[Saved data entries]

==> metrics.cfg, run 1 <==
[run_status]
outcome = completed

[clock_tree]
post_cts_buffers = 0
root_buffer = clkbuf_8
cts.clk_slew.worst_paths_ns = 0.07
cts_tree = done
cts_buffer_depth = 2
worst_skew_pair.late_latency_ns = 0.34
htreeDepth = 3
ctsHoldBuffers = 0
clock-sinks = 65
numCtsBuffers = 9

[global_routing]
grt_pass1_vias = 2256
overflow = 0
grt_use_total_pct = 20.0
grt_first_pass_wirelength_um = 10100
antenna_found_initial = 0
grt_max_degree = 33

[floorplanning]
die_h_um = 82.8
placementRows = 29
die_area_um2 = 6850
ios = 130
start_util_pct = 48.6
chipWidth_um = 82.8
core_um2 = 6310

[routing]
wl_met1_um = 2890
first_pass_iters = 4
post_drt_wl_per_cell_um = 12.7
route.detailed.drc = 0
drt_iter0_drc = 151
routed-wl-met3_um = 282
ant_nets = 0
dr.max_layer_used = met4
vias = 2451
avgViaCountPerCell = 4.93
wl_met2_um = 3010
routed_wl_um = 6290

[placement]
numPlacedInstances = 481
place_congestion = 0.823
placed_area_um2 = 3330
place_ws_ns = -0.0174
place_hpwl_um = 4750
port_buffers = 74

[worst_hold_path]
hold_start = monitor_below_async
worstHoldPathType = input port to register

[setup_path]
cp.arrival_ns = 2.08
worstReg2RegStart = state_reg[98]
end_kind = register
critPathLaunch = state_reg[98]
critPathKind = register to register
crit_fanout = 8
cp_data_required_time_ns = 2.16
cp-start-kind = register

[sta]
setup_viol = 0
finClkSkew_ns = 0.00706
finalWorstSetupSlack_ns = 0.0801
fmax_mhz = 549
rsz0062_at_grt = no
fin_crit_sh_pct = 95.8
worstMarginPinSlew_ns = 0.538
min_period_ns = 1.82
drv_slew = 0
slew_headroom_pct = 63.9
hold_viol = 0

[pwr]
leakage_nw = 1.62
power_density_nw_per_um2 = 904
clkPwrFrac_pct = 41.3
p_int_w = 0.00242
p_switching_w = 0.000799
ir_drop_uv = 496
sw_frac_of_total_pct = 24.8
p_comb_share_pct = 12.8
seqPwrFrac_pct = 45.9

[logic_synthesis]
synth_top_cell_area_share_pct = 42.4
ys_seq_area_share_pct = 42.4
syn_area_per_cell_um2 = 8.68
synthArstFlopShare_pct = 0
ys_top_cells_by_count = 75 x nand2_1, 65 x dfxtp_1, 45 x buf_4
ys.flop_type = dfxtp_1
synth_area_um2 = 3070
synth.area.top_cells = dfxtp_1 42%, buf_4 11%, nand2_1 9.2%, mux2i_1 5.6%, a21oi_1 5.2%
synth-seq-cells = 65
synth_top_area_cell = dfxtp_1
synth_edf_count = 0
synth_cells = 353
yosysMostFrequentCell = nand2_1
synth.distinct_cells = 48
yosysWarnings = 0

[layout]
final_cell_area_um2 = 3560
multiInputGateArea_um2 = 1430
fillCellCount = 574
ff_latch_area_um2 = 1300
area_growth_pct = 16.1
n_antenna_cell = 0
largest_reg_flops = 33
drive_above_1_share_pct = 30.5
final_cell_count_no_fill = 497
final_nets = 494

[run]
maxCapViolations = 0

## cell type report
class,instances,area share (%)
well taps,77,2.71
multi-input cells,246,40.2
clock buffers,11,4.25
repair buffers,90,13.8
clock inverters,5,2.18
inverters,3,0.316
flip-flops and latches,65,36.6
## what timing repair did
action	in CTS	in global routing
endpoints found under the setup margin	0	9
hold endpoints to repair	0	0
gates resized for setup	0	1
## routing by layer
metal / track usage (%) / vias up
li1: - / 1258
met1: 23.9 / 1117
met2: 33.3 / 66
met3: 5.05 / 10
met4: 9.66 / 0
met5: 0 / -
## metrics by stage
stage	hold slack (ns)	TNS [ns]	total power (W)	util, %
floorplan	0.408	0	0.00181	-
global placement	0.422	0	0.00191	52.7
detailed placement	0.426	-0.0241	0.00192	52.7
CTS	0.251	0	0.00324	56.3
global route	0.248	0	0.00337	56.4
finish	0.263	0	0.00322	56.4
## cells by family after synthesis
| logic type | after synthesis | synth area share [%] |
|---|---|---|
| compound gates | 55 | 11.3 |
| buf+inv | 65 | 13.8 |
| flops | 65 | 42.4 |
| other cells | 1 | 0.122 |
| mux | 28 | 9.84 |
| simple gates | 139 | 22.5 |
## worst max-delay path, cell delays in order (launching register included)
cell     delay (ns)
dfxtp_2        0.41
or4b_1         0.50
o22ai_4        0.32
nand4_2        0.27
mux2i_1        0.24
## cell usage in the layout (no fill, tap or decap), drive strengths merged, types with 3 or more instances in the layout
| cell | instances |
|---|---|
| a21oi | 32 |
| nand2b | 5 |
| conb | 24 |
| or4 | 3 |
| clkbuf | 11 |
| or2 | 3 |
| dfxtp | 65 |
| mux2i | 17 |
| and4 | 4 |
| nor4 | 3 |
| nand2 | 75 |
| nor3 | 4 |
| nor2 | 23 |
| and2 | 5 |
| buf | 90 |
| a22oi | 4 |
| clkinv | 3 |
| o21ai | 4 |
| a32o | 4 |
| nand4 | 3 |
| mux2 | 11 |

◆ **Work required**
The expected result is every line above containing the string "detailed".

◆ **Answer section**
route.detailed.drc = 0
detailed placement	0.426	-0.0241	0.00192	52.7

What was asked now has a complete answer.